EXTRACTED DATA ->
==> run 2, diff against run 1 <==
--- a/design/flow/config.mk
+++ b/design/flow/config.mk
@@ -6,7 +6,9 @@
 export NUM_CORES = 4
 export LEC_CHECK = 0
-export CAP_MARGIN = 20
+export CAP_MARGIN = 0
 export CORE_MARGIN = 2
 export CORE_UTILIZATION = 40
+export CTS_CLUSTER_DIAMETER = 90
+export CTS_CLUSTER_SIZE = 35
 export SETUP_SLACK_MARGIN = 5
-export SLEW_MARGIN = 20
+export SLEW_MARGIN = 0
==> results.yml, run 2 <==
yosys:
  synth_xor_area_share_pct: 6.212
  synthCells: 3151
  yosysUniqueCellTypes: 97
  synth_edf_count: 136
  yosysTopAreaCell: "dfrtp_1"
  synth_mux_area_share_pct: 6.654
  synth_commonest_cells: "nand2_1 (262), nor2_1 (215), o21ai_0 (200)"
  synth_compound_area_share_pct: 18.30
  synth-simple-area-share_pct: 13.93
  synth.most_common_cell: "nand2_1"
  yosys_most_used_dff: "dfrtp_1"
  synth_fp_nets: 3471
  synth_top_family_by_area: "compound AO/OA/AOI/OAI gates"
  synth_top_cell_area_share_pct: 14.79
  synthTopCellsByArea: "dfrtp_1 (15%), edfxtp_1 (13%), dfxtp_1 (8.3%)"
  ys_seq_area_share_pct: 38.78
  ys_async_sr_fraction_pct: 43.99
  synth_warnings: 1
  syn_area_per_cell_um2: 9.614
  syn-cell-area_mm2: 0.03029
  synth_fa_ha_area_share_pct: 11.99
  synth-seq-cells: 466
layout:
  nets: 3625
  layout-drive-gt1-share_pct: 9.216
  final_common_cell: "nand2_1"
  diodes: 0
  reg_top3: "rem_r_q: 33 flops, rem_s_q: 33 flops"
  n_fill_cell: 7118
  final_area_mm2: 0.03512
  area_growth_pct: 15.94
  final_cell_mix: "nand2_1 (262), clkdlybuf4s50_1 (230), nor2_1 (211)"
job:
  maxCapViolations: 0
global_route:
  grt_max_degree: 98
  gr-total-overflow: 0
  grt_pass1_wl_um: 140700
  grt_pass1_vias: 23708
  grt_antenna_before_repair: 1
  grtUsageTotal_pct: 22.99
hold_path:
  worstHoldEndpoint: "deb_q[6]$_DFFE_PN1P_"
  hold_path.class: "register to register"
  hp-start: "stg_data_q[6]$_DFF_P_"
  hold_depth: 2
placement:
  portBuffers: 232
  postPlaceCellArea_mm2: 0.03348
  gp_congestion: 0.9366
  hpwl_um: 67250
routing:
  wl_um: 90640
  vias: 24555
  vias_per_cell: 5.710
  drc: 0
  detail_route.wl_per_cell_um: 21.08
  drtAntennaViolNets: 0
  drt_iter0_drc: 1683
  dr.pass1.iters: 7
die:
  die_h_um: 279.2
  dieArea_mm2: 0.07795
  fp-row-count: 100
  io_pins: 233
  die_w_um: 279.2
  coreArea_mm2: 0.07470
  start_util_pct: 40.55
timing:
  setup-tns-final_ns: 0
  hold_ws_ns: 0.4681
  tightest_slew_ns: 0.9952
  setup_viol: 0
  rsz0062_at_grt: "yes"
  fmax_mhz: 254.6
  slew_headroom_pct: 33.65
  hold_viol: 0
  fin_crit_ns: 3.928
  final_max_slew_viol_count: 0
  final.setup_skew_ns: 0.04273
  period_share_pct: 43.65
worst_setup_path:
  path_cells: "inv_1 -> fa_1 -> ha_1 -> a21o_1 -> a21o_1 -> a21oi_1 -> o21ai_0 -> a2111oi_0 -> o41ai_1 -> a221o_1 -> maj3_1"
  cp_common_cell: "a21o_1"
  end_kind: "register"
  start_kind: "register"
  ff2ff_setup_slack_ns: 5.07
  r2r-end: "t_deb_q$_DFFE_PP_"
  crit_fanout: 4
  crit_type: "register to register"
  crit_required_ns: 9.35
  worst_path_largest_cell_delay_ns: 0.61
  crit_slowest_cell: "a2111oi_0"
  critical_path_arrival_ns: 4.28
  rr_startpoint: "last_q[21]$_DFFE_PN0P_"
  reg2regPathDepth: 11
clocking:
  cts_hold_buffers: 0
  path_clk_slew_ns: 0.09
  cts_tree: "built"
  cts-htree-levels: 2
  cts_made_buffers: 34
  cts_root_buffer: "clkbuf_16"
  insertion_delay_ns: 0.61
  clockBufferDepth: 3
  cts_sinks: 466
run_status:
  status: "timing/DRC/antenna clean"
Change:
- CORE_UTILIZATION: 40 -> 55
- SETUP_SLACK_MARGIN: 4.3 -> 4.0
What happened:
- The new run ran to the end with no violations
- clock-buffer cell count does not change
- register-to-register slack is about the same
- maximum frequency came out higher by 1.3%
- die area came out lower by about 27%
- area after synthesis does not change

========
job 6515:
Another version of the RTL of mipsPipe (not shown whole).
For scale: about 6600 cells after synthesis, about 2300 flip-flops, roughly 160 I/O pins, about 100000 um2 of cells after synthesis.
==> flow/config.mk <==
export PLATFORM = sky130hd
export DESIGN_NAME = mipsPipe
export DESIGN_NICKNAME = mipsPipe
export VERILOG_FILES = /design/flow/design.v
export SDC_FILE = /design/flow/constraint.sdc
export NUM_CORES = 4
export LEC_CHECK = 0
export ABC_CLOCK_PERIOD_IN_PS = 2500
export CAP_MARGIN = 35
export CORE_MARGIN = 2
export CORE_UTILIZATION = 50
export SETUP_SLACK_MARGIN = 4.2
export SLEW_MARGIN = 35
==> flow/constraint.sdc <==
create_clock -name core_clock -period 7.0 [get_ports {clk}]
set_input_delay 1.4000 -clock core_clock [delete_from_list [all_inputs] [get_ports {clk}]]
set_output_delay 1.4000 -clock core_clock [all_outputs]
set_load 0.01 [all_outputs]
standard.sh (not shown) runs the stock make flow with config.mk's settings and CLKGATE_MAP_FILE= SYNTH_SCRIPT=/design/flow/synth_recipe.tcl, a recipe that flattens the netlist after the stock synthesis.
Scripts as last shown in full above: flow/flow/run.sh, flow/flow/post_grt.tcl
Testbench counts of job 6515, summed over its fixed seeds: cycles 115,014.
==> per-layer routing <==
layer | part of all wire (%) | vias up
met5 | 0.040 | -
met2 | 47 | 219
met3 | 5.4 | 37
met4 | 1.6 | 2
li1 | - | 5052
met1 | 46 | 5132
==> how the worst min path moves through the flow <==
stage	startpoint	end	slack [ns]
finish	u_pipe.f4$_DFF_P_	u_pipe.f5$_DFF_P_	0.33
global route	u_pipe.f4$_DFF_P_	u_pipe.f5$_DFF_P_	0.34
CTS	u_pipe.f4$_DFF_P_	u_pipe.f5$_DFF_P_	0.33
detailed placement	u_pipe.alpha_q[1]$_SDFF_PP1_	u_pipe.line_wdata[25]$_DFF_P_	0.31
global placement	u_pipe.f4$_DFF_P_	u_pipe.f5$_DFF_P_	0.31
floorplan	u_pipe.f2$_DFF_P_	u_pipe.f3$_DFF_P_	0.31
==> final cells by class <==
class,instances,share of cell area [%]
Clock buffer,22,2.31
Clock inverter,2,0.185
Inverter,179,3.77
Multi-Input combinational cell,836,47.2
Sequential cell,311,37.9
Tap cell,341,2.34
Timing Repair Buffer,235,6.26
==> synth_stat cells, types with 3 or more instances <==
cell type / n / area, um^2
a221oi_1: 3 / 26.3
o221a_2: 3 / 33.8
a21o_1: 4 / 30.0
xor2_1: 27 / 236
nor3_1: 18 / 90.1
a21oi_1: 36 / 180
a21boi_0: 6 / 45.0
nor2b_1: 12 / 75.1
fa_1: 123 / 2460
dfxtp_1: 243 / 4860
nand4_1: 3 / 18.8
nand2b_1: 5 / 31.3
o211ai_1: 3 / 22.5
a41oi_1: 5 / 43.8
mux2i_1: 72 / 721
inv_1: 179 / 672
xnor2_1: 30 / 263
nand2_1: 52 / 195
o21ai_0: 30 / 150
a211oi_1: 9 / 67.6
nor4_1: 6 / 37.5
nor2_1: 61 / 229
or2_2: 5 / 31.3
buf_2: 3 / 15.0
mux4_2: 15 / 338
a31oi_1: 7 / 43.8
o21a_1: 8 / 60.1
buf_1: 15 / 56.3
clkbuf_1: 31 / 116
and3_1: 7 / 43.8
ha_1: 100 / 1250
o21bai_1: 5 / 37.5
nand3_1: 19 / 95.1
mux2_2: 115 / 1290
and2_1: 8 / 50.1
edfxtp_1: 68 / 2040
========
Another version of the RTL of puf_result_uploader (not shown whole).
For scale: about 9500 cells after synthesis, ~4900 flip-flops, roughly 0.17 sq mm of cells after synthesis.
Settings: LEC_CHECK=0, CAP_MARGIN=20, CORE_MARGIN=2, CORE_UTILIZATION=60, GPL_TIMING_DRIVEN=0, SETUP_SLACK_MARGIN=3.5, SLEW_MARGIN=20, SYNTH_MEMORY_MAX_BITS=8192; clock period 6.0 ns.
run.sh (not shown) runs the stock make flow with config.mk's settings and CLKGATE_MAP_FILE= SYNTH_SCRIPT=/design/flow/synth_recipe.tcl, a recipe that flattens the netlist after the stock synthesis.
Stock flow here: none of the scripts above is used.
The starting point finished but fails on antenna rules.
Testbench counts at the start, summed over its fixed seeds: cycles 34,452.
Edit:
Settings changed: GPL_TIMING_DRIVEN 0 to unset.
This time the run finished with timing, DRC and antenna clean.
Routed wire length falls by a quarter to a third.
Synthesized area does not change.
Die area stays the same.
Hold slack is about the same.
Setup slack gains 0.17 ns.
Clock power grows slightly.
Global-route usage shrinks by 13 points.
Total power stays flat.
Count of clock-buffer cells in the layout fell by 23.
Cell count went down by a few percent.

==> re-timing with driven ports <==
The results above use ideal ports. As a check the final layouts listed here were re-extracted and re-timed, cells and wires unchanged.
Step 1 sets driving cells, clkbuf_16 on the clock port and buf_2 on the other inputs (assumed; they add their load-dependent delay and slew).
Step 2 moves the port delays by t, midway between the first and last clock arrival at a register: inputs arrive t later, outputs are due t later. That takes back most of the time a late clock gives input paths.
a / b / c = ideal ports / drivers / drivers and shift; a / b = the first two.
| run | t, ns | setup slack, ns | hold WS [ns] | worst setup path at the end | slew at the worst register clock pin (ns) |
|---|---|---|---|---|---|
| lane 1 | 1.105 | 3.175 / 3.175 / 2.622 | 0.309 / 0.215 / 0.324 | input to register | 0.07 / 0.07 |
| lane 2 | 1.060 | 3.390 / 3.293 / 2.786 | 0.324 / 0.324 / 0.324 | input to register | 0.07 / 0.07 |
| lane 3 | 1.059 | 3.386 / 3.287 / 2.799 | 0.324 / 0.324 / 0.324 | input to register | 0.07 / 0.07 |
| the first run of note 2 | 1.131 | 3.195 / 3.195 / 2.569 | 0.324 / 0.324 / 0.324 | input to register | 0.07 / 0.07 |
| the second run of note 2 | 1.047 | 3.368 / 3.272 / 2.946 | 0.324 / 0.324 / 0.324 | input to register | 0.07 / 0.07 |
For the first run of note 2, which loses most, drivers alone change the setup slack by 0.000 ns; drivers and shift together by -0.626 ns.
Context: an optimization exercise on an open-source flow, tuned for small area, a short achievable clock period and few clock cycles per item. The choices shown serve that exercise and are no tape-out recipe. RTL that was checked went through simulation tests only; none was proved equivalent to the original. Power is estimated from default activity; no workload was simulated.

Setup of before:
// glyph_atlas_shelf_packer_writer_unit
module glyph_atlas_shelf_packer_writer_unit (
    input  logic                 i_clk,
    input  logic                 i_rst_n,
    input  logic                 i_cfg_we,
    input  logic                 i_cfg_index,
    input  logic [12:0]          i_cfg_data,
    input  logic                 i_in_valid,
    output logic                 o_in_ready,
    input  logic [61:0]          i_in_word,
    output logic                 o_out_valid,
    input  logic                 i_out_ready,
    output logic [64:0]          o_out_word
);
clock: 12.0 ns
lec_check: 0
cap_margin: 20
core_margin: 2
core_utilization: 70
cts_buf_list: sky130_fd_sc_hd__clkbuf_8
setup_slack_margin: 5
slew_margin: 20
standard.sh (not shown) runs the stock make flow with config.mk's settings and CLKGATE_MAP_FILE= SYNTH_SCRIPT=/design/flow/synth_recipe.tcl, a recipe that flattens the netlist after the stock synthesis.
==> flow/flow/run.sh <==
#!/bin/bash
set -euo pipefail
bash standard.sh "BUFFER_PORTS_ARGS=-buffer_cell sky130_fd_sc_hd__buf_2" SETUP_SLACK_MARGIN=6.6 finish > standard_flow.log 2>&1
before finished end to end and its layout was clean on timing, DRC and antenna.
Modified inputs, after compared to before
--- a/flow/design.v
+++ b/flow/design.v
@@ -24,15 +24,17 @@
     input  logic [7:0] i_chan,
     input  logic [7:0] i_div,
     output logic       o_sat,
     output logic [7:0] o_rem,
     output logic [7:0] o_sh
 );
     logic [15:0] num;
-    assign num   = {i_chan, 8'd0} - {8'd0, i_chan};
+    logic [7:0]  dec;
+    assign dec   = i_chan - 8'd1;
+    assign num   = {(i_chan == 8'd0) ? 8'd0 : dec, ~dec};
     assign o_sat = (i_chan > i_div);
     gasp_div_steps #(.N(gasp_pkg::DIV_K0)) u_steps (
         .i_rem(num[15:8]),
         .i_sh (num[7:0]),
         .i_div(i_div),
         .o_rem(o_rem),
         .o_sh (o_sh)
@@ -164,63 +166,79 @@
             .i_chan(in_ch[k]),
             .i_div (in_div),
             .o_sat (in_chs[k*17 + 16]),
             .o_rem (in_chs[k*17 + 8 +: 8]),
             .o_sh  (in_chs[k*17 +: 8])
         );
     end
-    assign in_pay = {in_div, in_a0, in_mono, in_chs[50:28],
-                     in_cmd ? in_chs[27:0] : {in_fmt, in_w, in_h}};
+    always_comb begin
+        in_pay = '0;
+        if (in_cmd) begin
+            in_pay = {in_div, in_a0, in_mono, in_chs};
+        end else begin
+            in_pay[27:0] = {in_fmt, in_w, in_h};
+        end
+    end
     always_ff @(posedge i_clk) begin
         if (load1) begin
             r_c1 <= in_cmd;
             r_p1 <= in_pay;
         end
     end
     logic [SW-1:0] r_cx, r_cy, r_rh;
     logic [3:0]    r_page;
     logic [11:0]   r_px, r_py, r_ox, r_yend;
     logic [1:0]    r_fmt;
     logic          r_active;
     logic [50:0]   a_chs, b_chs;
+    logic [SW-1:0] a_w, a_h;
+    logic [PW-1:0] a_place;
+    assign a_w = r_p1[25:13];
+    assign a_h = r_p1[12:0];
+    always_comb begin
+        a_place        = '0;
+        a_place[55:43] = SW'(r_aw - a_w);
+        a_place[42:30] = SW'(r_ah - a_h);
+        a_place[29]    = (a_w == '0) || (a_h == '0);
+        a_place[28]    = (a_w > r_aw) || (a_h > r_ah);
+        a_place[27:0]  = r_p1[27:0];
+    end
     gasp_back #(.N(gasp_pkg::DIV_K1)) u_sec1 (
         .i_ch (r_p1[50:0]),
         .i_div(r_p1[60:53]),
         .o_ch (a_chs)
     );
     always_ff @(posedge i_clk) begin
         if (free2) begin
             r_c2 <= r_c1;
-            r_p2 <= {r_p1[60:51], a_chs[50:28], r_c1 ? a_chs[27:0] : r_p1[27:0]};
+            r_p2 <= r_c1 ? {r_p1[60:51], a_chs} : a_place;
         end
     end
     gasp_back #(.N(gasp_pkg::DIV_K2)) u_sec2 (
         .i_ch (r_p2[50:0]),
         .i_div(r_p2[60:53]),
         .o_ch (b_chs)
     );
     always_ff @(posedge i_clk) begin
         if (free3) begin
             r_c3 <= r_c2;
-            r_p3 <= {r_p2[60:51], b_chs[50:28], r_c2 ? b_chs[27:0] : r_p2[27:0]};
+            r_p3 <= r_c2 ? {r_p2[60:51], b_chs} : r_p2;
         end
     end
-    logic [SW-1:0] s_w, s_h, s_xw, s_yh, s_cyr;
+    logic [SW-1:0] s_xw, s_yh, s_cyr;
     logic          s_empty, s_outside, s_wrap, s_np, s_nopages, s_ok;
     logic [2:0]    s_status;
     logic [3:0]    s_page;
     logic [11:0]   s_ox, s_oy;
     logic [50:0]   s_chs;
     logic [PW-1:0] s_pay;
-    assign s_w       = r_p3[25:13];
-    assign s_h       = r_p3[12:0];
-    assign s_xw      = SW'(r_aw - s_w);
-    assign s_yh      = SW'(r_ah - s_h);
-    assign s_empty   = (s_w == '0) || (s_h == '0);
-    assign s_outside = (s_w > r_aw) || (s_h > r_ah);
+    assign s_xw      = r_p3[55:43];
+    assign s_yh      = r_p3[42:30];
+    assign s_empty   = r_p3[29];
+    assign s_outside = r_p3[28];
     always_comb begin
         s_cyr     = SW'(r_cy + r_rh);
         s_wrap    = (r_cx > s_xw);
         s_np      = s_wrap ? (s_cyr > s_yh) : (r_cy > s_yh);
         s_nopages = s_np && (r_page == 4'd15);
         s_ok      = !s_empty && !s_outside && !s_nopages;
         if (s_empty)        s_status = gasp_pkg::ST_EMPTY;
==> comparison <==
- Between after and before, the post-synthesis mux area share does not differ in any meaningful way.
- after synthesis and placement, the instance count of after is above that of before.
- Compared with before, in after core utilization moved down; maximum number of pins on one net before global-route repair moved up; number of fill cells in the layout moved up; die outline width moved up.
- Diff before -> after | overall power | up by a few percent
- Between before and after, the area share of fa/ha/maj cells after synthesis figures differ only marginally.
- Compared after against before; fraction of the cycle the final worst path needs within noise.
- after reached the end of the flow, and the finished layout is clean on the timing, DRC and antenna checks.
- before reached the final stage; the timing, DRC and antenna checks on its layout passed.
No run of this note included a check of the RTL's function; only the layout flow was run.

========
== yarrow ==
glyph_atlas_shelf_packer_writer_unit, a different RTL version from the one above (not shown whole).
Size: ~3300 cells after synthesis, roughly 150 I/O pins, about 30000 sq um of cells after synthesis.
Settings: LEC_CHECK=0, CAP_MARGIN=20, CORE_MARGIN=2, CORE_UTILIZATION=40, SETUP_SLACK_MARGIN=5, SLEW_MARGIN=20; clock period 12.0 ns.
run.sh (not shown) runs the stock make flow with config.mk's settings and CLKGATE_MAP_FILE= SYNTH_SCRIPT=/design/flow/synth_recipe.tcl, a recipe that flattens the netlist after the stock synthesis.
Stock flow here: none of the scripts above is used.
For pepper, these inputs were changed with respect to yarrow:
diff --git a/flow/design.v b/flow/design.v
--- a/flow/design.v
+++ b/flow/design.v
@@ -107,31 +107,32 @@
     always_ff @(posedge i_clk) begin
         if (!i_rst_n) begin
             r_aw <= gasp_pkg::RESET_SIDE;
             r_ah <= gasp_pkg::RESET_SIDE;
         end else if (i_cfg_we) begin
             if (i_cfg_index) r_ah <= cfg_side;
             else             r_aw <= cfg_side;
         end
     end
     logic          r_v1, r_v2, r_v3, r_v4;
     logic          r_c1, r_c2, r_c3, r_c4;     
     logic [PW-1:0] r_p1, r_p2, r_p3, r_p4;
-    logic          free1, free2, free3, free4, blk, adv3, xfer;
+    logic          free1, free2, free3, free4, blk, adv3, load1, xfer;
     assign free4 = !r_v4 || i_out_ready;
     assign blk   = !r_c3 && r_v4 && !r_c4;
     assign adv3  = r_v3 && free4 && !blk;
     assign free3 = !r_v3 || adv3;
     assign free2 = !r_v2 || free3;
     assign free1 = !r_v1 || free2;
+    assign load1 = i_in_valid && free1;
     assign xfer  = r_v4 && i_out_ready;
     assign o_in_ready  = free1;
     assign o_out_valid = r_v4;
     always_ff @(posedge i_clk) begin
         if (!i_rst_n) begin
             r_v1 <= 1'b0;
             r_v2 <= 1'b0;
             r_v3 <= 1'b0;
             r_v4 <= 1'b0;
         end else begin
             if (free1) r_v1 <= i_in_valid;
             if (free2) r_v2 <= r_v1;
@@ -163,52 +164,60 @@
             .i_chan(in_ch[k]),
             .i_div (in_div),
             .o_sat (in_chs[k*17 + 16]),
             .o_rem (in_chs[k*17 + 8 +: 8]),
             .o_sh  (in_chs[k*17 +: 8])
         );
     end
     always_comb begin
         in_pay = '0;
         if (in_cmd) begin
             in_pay = {in_div, in_a0, in_mono, in_chs};
         end else begin
-            in_pay[55:43] = SW'(r_aw - in_w);
-            in_pay[42:30] = SW'(r_ah - in_h);
-            in_pay[29]    = (in_w == '0) || (in_h == '0);
-            in_pay[28]    = (in_w > r_aw) || (in_h > r_ah);
-            in_pay[27:0]  = {in_fmt, in_w, in_h};
+            in_pay[27:0] = {in_fmt, in_w, in_h};
         end
     end
     always_ff @(posedge i_clk) begin
-        if (free1) begin
+        if (load1) begin
             r_c1 <= in_cmd;
             r_p1 <= in_pay;
         end
     end
     logic [SW-1:0] r_cx, r_cy, r_rh;
     logic [3:0]    r_page;
     logic [11:0]   r_px, r_py, r_ox, r_yend;
     logic [1:0]    r_fmt;
     logic          r_active;
-    logic [50:0] a_chs, b_chs;
+    logic [50:0]   a_chs, b_chs;
+    logic [SW-1:0] a_w, a_h;
+    logic [PW-1:0] a_place;
+    assign a_w = r_p1[25:13];
+    assign a_h = r_p1[12:0];
+    always_comb begin
+        a_place        = '0;
+        a_place[55:43] = SW'(r_aw - a_w);
+        a_place[42:30] = SW'(r_ah - a_h);
+        a_place[29]    = (a_w == '0) || (a_h == '0);
+        a_place[28]    = (a_w > r_aw) || (a_h > r_ah);
+        a_place[27:0]  = r_p1[27:0];
+    end
     gasp_back #(.N(gasp_pkg::DIV_K1)) u_sec1 (
         .i_ch (r_p1[50:0]),
         .i_div(r_p1[60:53]),
         .o_ch (a_chs)
     );
     always_ff @(posedge i_clk) begin
         if (free2) begin
             r_c2 <= r_c1;
-            r_p2 <= r_c1 ? {r_p1[60:51], a_chs} : r_p1;
+            r_p2 <= r_c1 ? {r_p1[60:51], a_chs} : a_place;
         end
     end
     gasp_back #(.N(gasp_pkg::DIV_K2)) u_sec2 (
         .i_ch (r_p2[50:0]),
         .i_div(r_p2[60:53]),
         .o_ch (b_chs)
     );
     always_ff @(posedge i_clk) begin
         if (free3) begin
             r_c3 <= r_c2;
             r_p3 <= r_c2 ? {r_p2[60:51], b_chs} : r_p2;
         end
Findings:
- On pepper: global-route usage is 1.5 points lower than what yarrow gave.
- Going from yarrow to pepper, arithmetic-cell share of the synthesized area counting full adders, half adders and majority gates now sits higher; global-route wire length before repair now sits lower; average wire length per cell after detail routing now sits lower.
- Compared with yarrow, net count reported at finish in pepper decreased by a few percent.
- Final critical-path share of the clock period ends up lower on pepper.
- pepper consumes less power than yarrow does.
- In pepper the power share of the clock group turned out 0.2 points lower than in yarrow.
- Summary of pepper over yarrow: final period demand of the worst path shows a reduction of 0.15 ns, die outline width shows a reduction of 1.4 um, final wirelength shows a reduction of about 8%.
- Compared with yarrow, in pepper number of gates on the worst path with buffers counted lower, post-layout instance area lower, number of non-clock buffers in the layout lower.
Testbench counts of pepper, summed over its fixed seeds: cycles 10,363, items 10,331.
The RTL of yarrow was laid out without a check of its function.
Context: an optimization exercise on an open-source flow, tuned for small area. The choices shown serve that exercise and are no tape-out recipe.
The RTL was checked by simulation tests, not by an equivalence proof against the original design.
No activity file was given, so power comes from the tool's default toggle rates.

===== design.v =====
package regfile_pkg;
   localparam int DATA_W   = 32;
   localparam int ADDR_W   = 5;
   localparam int NUM_REGS = 2**ADDR_W;
   localparam int ZERO_REG = 0;
   typedef logic [DATA_W-1:0] data_t;
   typedef logic [ADDR_W-1:0] idx_t;
endpackage
module regfile_read_port #(
   parameter int DATA_W = regfile_pkg::DATA_W,
   parameter int ADDR_W = regfile_pkg::ADDR_W
) (
   input  logic              clk,
   input  logic              rst,
   input  logic              rd_en,
   input  logic [ADDR_W-1:0] read_reg,
   input  logic [2**ADDR_W-1:0][DATA_W-1:0] regs,
   output logic [DATA_W-1:0] read_data
);
   logic [DATA_W-1:0] sel;
   always_comb begin
      sel = (read_reg == ADDR_W'(regfile_pkg::ZERO_REG)) ? '0 :
            regs[read_reg];
   end
   always_ff @(posedge clk) begin
      if (rst) read_data <= '0;
      else if (rd_en) read_data <= sel;
   end
endmodule
module register_file #(
   parameter int DATA_W = regfile_pkg::DATA_W,
   parameter int ADDR_W = regfile_pkg::ADDR_W
) (
   input  logic              clk,
   input  logic              rst,
   input  logic              rd_en,
   input  logic [ADDR_W-1:0] read_reg1,
   input  logic [ADDR_W-1:0] read_reg2,
   output logic [DATA_W-1:0] read_data1,
   output logic [DATA_W-1:0] read_data2,
   output logic              rd_valid,
   input  logic              reg_write,
   input  logic [ADDR_W-1:0] write_reg,
   input  logic [DATA_W-1:0] write_data
);
   localparam int NUM_REGS = 2**ADDR_W;
   logic [NUM_REGS-1:0][DATA_W-1:0] regs;
   always_ff @(posedge clk) begin
      if (rst) begin
         for (int i = 0; i < NUM_REGS; i++) regs[i] <= '0;
         rd_valid <= 1'b0;
      end else begin
         if (reg_write && write_reg != ADDR_W'(regfile_pkg::ZERO_REG)) regs[write_reg] <= write_data;
         rd_valid <= rd_en;
      end
   end
   regfile_read_port #(.DATA_W(DATA_W), .ADDR_W(ADDR_W)) u_port1 (
      .clk       (clk),
      .rst       (rst),
      .rd_en     (rd_en),
      .read_reg  (read_reg1),
      .regs      (regs),
      .read_data (read_data1)
   );
   regfile_read_port #(.DATA_W(DATA_W), .ADDR_W(ADDR_W)) u_port2 (
      .clk       (clk),
      .rst       (rst),
      .rd_en     (rd_en),
      .read_reg  (read_reg2),
      .regs      (regs),
      .read_data (read_data2)
   );
endmodule

===== run.sh =====
#!/bin/bash
# synth_recipe.tcl (not shown) runs the flow's synth.tcl, then flattens the netlist and writes it again
# the make line also repeats each setting of config.mk as NAME=value (left out here)
make -C /OpenROAD-flow-scripts/flow DESIGN_CONFIG=/design/flow/config.mk WORK_HOME=/design/flow/orfs CLKGATE_MAP_FILE= SYNTH_SCRIPT=/design/flow/synth_recipe.tcl finish

===== config.mk =====
export PLATFORM = sky130hd
export DESIGN_NAME = register_file
export DESIGN_NICKNAME = register_file
export VERILOG_FILES = /design/flow/design.v
export SDC_FILE = /design/flow/constraint.sdc
export NUM_CORES = 4
export LEC_CHECK = 0
export CAP_MARGIN = 20
export CORE_MARGIN = 2
export CORE_UTILIZATION = 40
export SLEW_MARGIN = 20

===== constraint.sdc =====
create_clock -name core_clock -period 5.0 [get_ports {clk}]
set_input_delay 1.0000 -clock core_clock [delete_from_list [all_inputs] [get_ports {clk}]]
set_output_delay 1.0000 -clock core_clock [all_outputs]
set_load 0.01 [all_outputs]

ASSIGNED TASK -> Copy the stretch of the records above that runs from the line with "wl_um: 90640" through the line with "setup-tns-final_ns: 0". Both end lines belong in the copy, and nothing else does.

ANSWER TO THIS PROBLEM ->
  wl_um: 90640
  vias: 24555
  vias_per_cell: 5.710
  drc: 0
  detail_route.wl_per_cell_um: 21.08
  drtAntennaViolNets: 0
  drt_iter0_drc: 1683
  dr.pass1.iters: 7
die:
  die_h_um: 279.2
  dieArea_mm2: 0.07795
  fp-row-count: 100
  io_pins: 233
  die_w_um: 279.2
  coreArea_mm2: 0.07470
  start_util_pct: 40.55
timing:
  setup-tns-final_ns: 0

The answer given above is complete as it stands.